Wear Leveling and device testing
Wear leveling also presents a significant impediment to device testing by integrators. Since wear leveling hides the underlying behavior behind a translation layer, it is impractical to test such devices for non-recoverable read errors. Using the standard read and write interfaces, it isn’t possible to determine which physical block is associated with a logical block, and this relationship can change at any time. When a logical block is written, it’s physical location is almost always changed, but this mapping can be changed even without external intervention. Wear leveling process move significant amounts of data in the background, and the methodology is not known outside the device. Thus, it’s not possible to determine the P-E cycle count for a logical block.
The situation is more complex than I’ve described here. An integrator not only needs to test how the underlying device behaves, but also to test the how any wear leveling behaves. This is really tricky, as it is hard to test how the device measures the CDF, what its access histograms look like, how it determines its end of life conditions, etc.
Measuring the UBER (or NRRE rate) is also difficult because the denominator (number of bits transferred) isn’t known. Further, since wear leveling spreads the P-E cycles across the device, a 1,000 device 1,000 hour test as described in chapter 3 is even less informative, since there isn’t time to cycle the blocks to high P-E count. Some manufacturers may provide a small partition separately wear leveled to aid in testing, but this isn’t the same thing as having a testable device (we still don’t know the actual P-E cycle counts, etc.).
There is one more side effect of wear leveling – it delays our ability to measure reliability from field data. While it’s beneficial for it to take years for a device to reach high total P-E cycle count, it means that it can take years before we find out there is an issue at high cycle count, such as imperfect detection of the onset of wear out. Thus, an integrator can experience a false sense of reliability during the early program life, but problems may not surface until the install base is large. Thus, integrators need the ability to test devices, and the reliability data to be publicly available.
SSDs and RAID
There is one further impact of wear leveling we should consider – the standard methods for computing RAID reliability are invalid for SSDs! There two key assumptions for computing RAID reliability:
- Failures are independent of time
- Failures are independent of each other
Sadly, both are false for wear-leveled devices. The first condition is that the failure rate is constant in time. As we have seen, the sector failure rates (NRRE or UBER) are time dependent. They depend on both the cycle count and the data age, both of which are themselves time dependent. The second condition is that there is no correlation between one failure and another failure. Wear leveling breaks this condition as well with current RAID systems. RAID systems are designed to spread the write workload evenly across devices to limit the impact of hot spots. Mirroring is the simplest case, where the write workload is identical across a pair of devices. Since the devices nominally have the same P-E endurance behavior, we expect a strong correlation when reaching the endurance limit. Looking at Figures 7 – 9, we can see that we expect the sector failures rates to correlate, thus violating condition 2. Further, this correlation exits within each device as well. That is, as usage increases, the probability of multiple simultaneous sector failures increases (we call these cluster failures). RAID is not very adept at protecting against cluster failures. Simply increasing the RAID power may not help much.

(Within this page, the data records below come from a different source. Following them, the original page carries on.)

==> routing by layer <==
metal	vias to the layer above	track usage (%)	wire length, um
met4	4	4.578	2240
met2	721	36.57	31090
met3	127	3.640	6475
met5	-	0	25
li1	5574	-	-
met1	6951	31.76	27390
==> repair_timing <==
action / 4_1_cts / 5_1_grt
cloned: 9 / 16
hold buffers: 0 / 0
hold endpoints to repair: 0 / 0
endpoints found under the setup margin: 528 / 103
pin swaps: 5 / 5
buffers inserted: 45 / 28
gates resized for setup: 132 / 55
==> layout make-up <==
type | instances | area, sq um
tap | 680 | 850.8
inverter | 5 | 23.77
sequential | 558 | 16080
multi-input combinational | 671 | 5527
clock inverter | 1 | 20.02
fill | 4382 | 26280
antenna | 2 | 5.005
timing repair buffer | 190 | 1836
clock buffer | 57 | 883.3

Thus, we are likely to need a new RAID architecture (or at least a more sophisticated analysis package). IBM has invented a new RAID architecture specifically designed to address these issues, but I’m not going to discuss this here yet. Besides,we need to understand the device behavior before we can appreciate the RAID design.

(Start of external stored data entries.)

Background: an optimization exercise with open tools, aiming at small area, a short achievable clock period and few clock cycles per item. Do not read the settings as production practice. In this exercise RTL edits were held to simulation tests only and were not proved equivalent to the original. Power is estimated from default activity; no workload was simulated.

Setup of oak:
Design fc_1st_mac_engine, start of the top module:
module fc_1st_mac_engine #(
    parameter int Bit_width   = 16,
    parameter int Frac_bits   = 8,
    parameter int In_Len      = 32,
    parameter int Out_Len     = 16,
    parameter int Waddr_width = 8
) (
    input  logic                        CLK,
    input  logic                        RST_N,
    input  logic                        Start,
    output logic                        Busy,
    output logic                        Done,
    output logic                        Read_Enable,
    output logic [4:0]                  Read_Width,
    input  logic signed [Bit_width-1:0] data_in_0,
    input  logic signed [Bit_width-1:0] data_in_1,
    input  logic signed [Bit_width-1:0] data_in_2,
    input  logic signed [Bit_width-1:0] data_in_3,
    input  logic signed [Bit_width-1:0] data_in_4,
    output logic [Waddr_width-1:0]      Weight_Addr,
    input  logic signed [Bit_width-1:0] weight_in_0,
    input  logic signed [Bit_width-1:0] weight_in_1,
    input  logic signed [Bit_width-1:0] weight_in_2,
    input  logic signed [Bit_width-1:0] weight_in_3,
    input  logic signed [Bit_width-1:0] weight_in_4,
    output logic [3:0]                  Neuron_Idx,
    input  logic signed [Bit_width-1:0] bias_in,
    output logic                        Out_Valid,
    input  logic                        Out_Ready,
    output logic [Bit_width-1:0]        Out_Data
);
Size: roughly 220 I/O pins, about 0.046 sq mm of cells after synthesis.
==> flow/config.mk <==
export PLATFORM = sky130hd
export DESIGN_NAME = fc_1st_mac_engine
export DESIGN_NICKNAME = fc_1st_mac_engine
export VERILOG_FILES = /design/flow/design.v
export SDC_FILE = /design/flow/constraint.sdc
export NUM_CORES = 4
export LEC_CHECK = 0
export CAP_MARGIN = 20
export CORE_MARGIN = 2
export CORE_UTILIZATION = 40
export CTS_CLUSTER_DIAMETER = 100
export CTS_CLUSTER_SIZE = 24
export SLEW_MARGIN = 20
==> flow/constraint.sdc <==
create_clock -name core_clock -period 12.5 [get_ports {CLK}]
set_input_delay 2.5000 -clock core_clock [delete_from_list [all_inputs] [get_ports {CLK}]]
set_output_delay 2.5000 -clock core_clock [all_outputs]
set_load 0.01 [all_outputs]
standard.sh (not shown) runs the stock make flow with config.mk's settings and CLKGATE_MAP_FILE= SYNTH_SCRIPT=/design/flow/synth_recipe.tcl, a recipe that flattens the netlist after the stock synthesis.
==> flow/flow/run.sh <==
#!/bin/bash
# Layout flow: the standard synthesis, then a netlist pass that removes
# the inverters Yosys leaves between full adders (each fa cell may be replaced
# by its dual: same cell, inputs and outputs complemented; registers and
# every other cell keep their function), then the standard layout with the
# port buffers made of sky130_fd_sc_hd__buf_2 instead of the slow delay
# buffer the placer picks by default. Each tool's output goes to a log here.
set -euo pipefail
R="$PWD/orfs/results/$FLOW_PLATFORM/fc_1st_mac_engine/base"
bash standard.sh synth > make_synth.log 2>&1
cp "$R/1_2_yosys.v" "$R/1_2_yosys_std.v"
python3 flow/polarity.py "$R/1_2_yosys_std.v" "$R/1_2_yosys.v" > polarity.log 2>&1
rm -f "$R/1_synth.odb" "$R/1_synth.sdc"
bash standard.sh "BUFFER_PORTS_ARGS=-buffer_cell sky130_fd_sc_hd__buf_2" finish > make_finish.log 2>&1
==> flow/flow/polarity.py <==
#!/usr/bin/env python3
"""Remove needless inverters around full adders in a mapped sky130 netlist.

A full adder is self-dual: FA(~a, ~b, ~c) = (~sum, ~cout). Yosys's extract_fa
picks the polarity of each extracted adder on its own, which leaves an
inverter between many adder pairs. This script chooses, for every fa cell, to
keep it or to use its dual (same cell, all three inputs and both outputs
complemented), so that as few inverters as possible are needed, then rewires
the netlist: every old inverter is removed and at most one new inverter is
made per signal that some reader needs complemented. Registers, ports and all
other cells keep exactly the function they had.

usage: polarity.py IN.v OUT.v
"""
import re
import sys
from collections import defaultdict

INV_RE = re.compile(r"^sky130_fd_sc_hd__(clk)?inv_\d+$")
FA_RE = re.compile(r"^sky130_fd_sc_hd__fa_\d+$")
OUT_PINS = {"X", "Y", "Q", "Q_N", "SUM", "COUT", "HI", "LO"}

src = open(sys.argv[1]).read()

# ---- parse: header (up to the first cell), cells, trailer ----
cell_re = re.compile(r"^  (\S+) (\\\S+ |\S+) \(\n(.*?)\n  \);\n", re.S | re.M)
pin_re = re.compile(r"^\s*\.(\w+)\((.*)\),?$")
cells = []
spans = []
for m in cell_re.finditer(src):
    typ, name, body = m.group(1), m.group(2), m.group(3)
    pins = []
    for line in body.split("\n"):
        pm = pin_re.match(line)
        assert pm, (name, line)
        net = pm.group(2).strip()
        assert "{" not in net and "'" not in net, (name, net)
        pins.append((pm.group(1), net))
    cells.append([typ, name, pins])
    spans.append((m.start(), m.end()))
assert cells
head = src[:spans[0][0]]
tail = src[spans[-1][1]:]
assert tail.strip() == "endmodule", tail[:200]
# everything between cells must be blank
for (s0, e0), (s1, e1) in zip(spans, spans[1:]):
    assert src[e0:s1].strip() == "", src[e0:s1][:200]

ports = set()
for m in re.finditer(r"^\s*(input|output|inout)\s+(\[[^\]]+\]\s*)?(\S+);", head, re.M):
    rng, nm = m.group(2), m.group(3)
    if rng:
        hi, lo = [int(x) for x in rng.strip()[1:-1].split(":")]
        for i in range(min(hi, lo), max(hi, lo) + 1):
            ports.add(f"{nm}[{i}]")
    ports.add(nm)

# ---- inverters: out -> (in) ----
inv_of = {}       # inverter output net -> input net
inv_cells = set()
for i, (typ, name, pins) in enumerate(cells):
    if INV_RE.match(typ):
        d = dict(pins)
        out = d.get("Y")
        if out is None or out in ports:
            continue        # keep inverters that drive ports
        inv_of[out] = d["A"]
        inv_cells.add(i)


def root(net):
    """(root net, polarity) of a net seen through removable inverters."""
    pol = 0
    seen = 0
    while net in inv_of:
        net = inv_of[net]
        pol ^= 1
        seen += 1
        assert seen < 100
    return net, pol


driver = {}   # net -> cell index
for i, (typ, name, pins) in enumerate(cells):
    for p, n in pins:
        if p in OUT_PINS:
            driver[n] = i

fa_cells = [i for i, c in enumerate(cells) if FA_RE.match(c[0])]
is_fa = set(fa_cells)

# consumers of each root: list of (cell index or None for port, pin, pol)
cons = defaultdict(list)
for i, (typ, name, pins) in enumerate(cells):
    if i in inv_cells:
        continue
    for p, n in pins:
        if p in OUT_PINS:
            continue
        r, pol = root(n)
        cons[r].append((i, p, pol))
for n in ports:
    if n in inv_of:
        r, pol = root(n)
        cons[r].append((None, n, pol))

flip = defaultdict(int)


def need_inv(r):
    d = driver.get(r)
    fd = flip[d] if d in is_fa else 0
    for (c, p, pol) in cons[r]:
        fc = flip[c] if (c is not None and c in is_fa) else 0
        if pol ^ fc ^ fd:
            return 1
    return 0


def fa_roots(i):
    """Roots whose cost depends on the flip of fa cell i."""
    rs = set()
    for p, n in cells[i][2]:
        if p in OUT_PINS:
            rs.add(n)
        else:
            rs.add(root(n)[0])
    return rs


before = sum(need_inv(r) for r in cons)
improved = True
rounds = 0
while improved and rounds < 50:
    improved = False
    rounds += 1
    for i in fa_cells:
        rs = fa_roots(i)
        c0 = sum(need_inv(r) for r in rs)
        flip[i] ^= 1
        c1 = sum(need_inv(r) for r in rs)
        if c1 < c0:
            improved = True
        else:
            flip[i] ^= 1
after = sum(need_inv(r) for r in cons)

# ---- rewrite ----
newinv = {}   # root -> complemented net name
k = 0
for r in sorted(cons):
    if need_inv(r):
        newinv[r] = f"_pol{k}_"
        k += 1

removed_nets = set(inv_of.keys())
out_cells = []
for i, (typ, name, pins) in enumerate(cells):
    if i in inv_cells:
        continue
    newpins = []
    for p, n in pins:
        if p not in OUT_PINS:
            r, pol = root(n)
            d = driver.get(r)
            fd = flip[d] if d in is_fa else 0
            fc = flip[i] if i in is_fa else 0
            n = newinv[r] if (pol ^ fc ^ fd) else r
        newpins.append((p, n))
    out_cells.append((typ, name, newpins))
for r, nn in newinv.items():
    out_cells.append(("sky130_fd_sc_hd__inv_1", f"{nn}inv", [("A", r), ("Y", nn)]))

# ports driven through an inverter that was removed cannot happen: those
# inverters were kept above.
decl = "".join(f"  wire {nn};\n" for nn in newinv.values())
# drop declarations of removed scalar inverter nets
head_lines = []
for line in head.split("\n"):
    m = re.match(r"^\s*wire\s+(\S+);\s*$", line)
    if m and m.group(1) in removed_nets:
        continue
    head_lines.append(line)
head = "\n".join(head_lines)


def fmt(typ, name, pins):
    body = ",\n".join(f"    .{p}({n + ' ' if n.startswith(chr(92)) else n})" for p, n in pins)
    return f"  {typ} {name} (\n{body}\n  );\n"


with open(sys.argv[2], "w") as f:
    f.write(head + decl + "".join(fmt(*c) for c in out_cells) + tail)

nflip = sum(1 for i in fa_cells if flip[i])
print(f"polarity: {len(fa_cells)} fa cells, {nflip} flipped, inverters "
      f"{len(inv_cells)} removable -> {len(newinv)} new "
      f"(root count {before} -> {after}), {rounds} rounds")
Testbench counts of oak, summed over its fixed seeds: cycles 7,560, items 1,024.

I find it ironic that enterprise system vendors would be unlikely to accept an HDD that can’t be tested for reliability, but they currently are willing to accept SSDs on such terms. My goal here is to lift the veil of secrecy surrounding SSD reliability so that everyone can make informed decisions. I feel it is important to achieve this before we suffer from a bout of SSD-related system failures. To that end, we will next explore what I have measured from flash devices.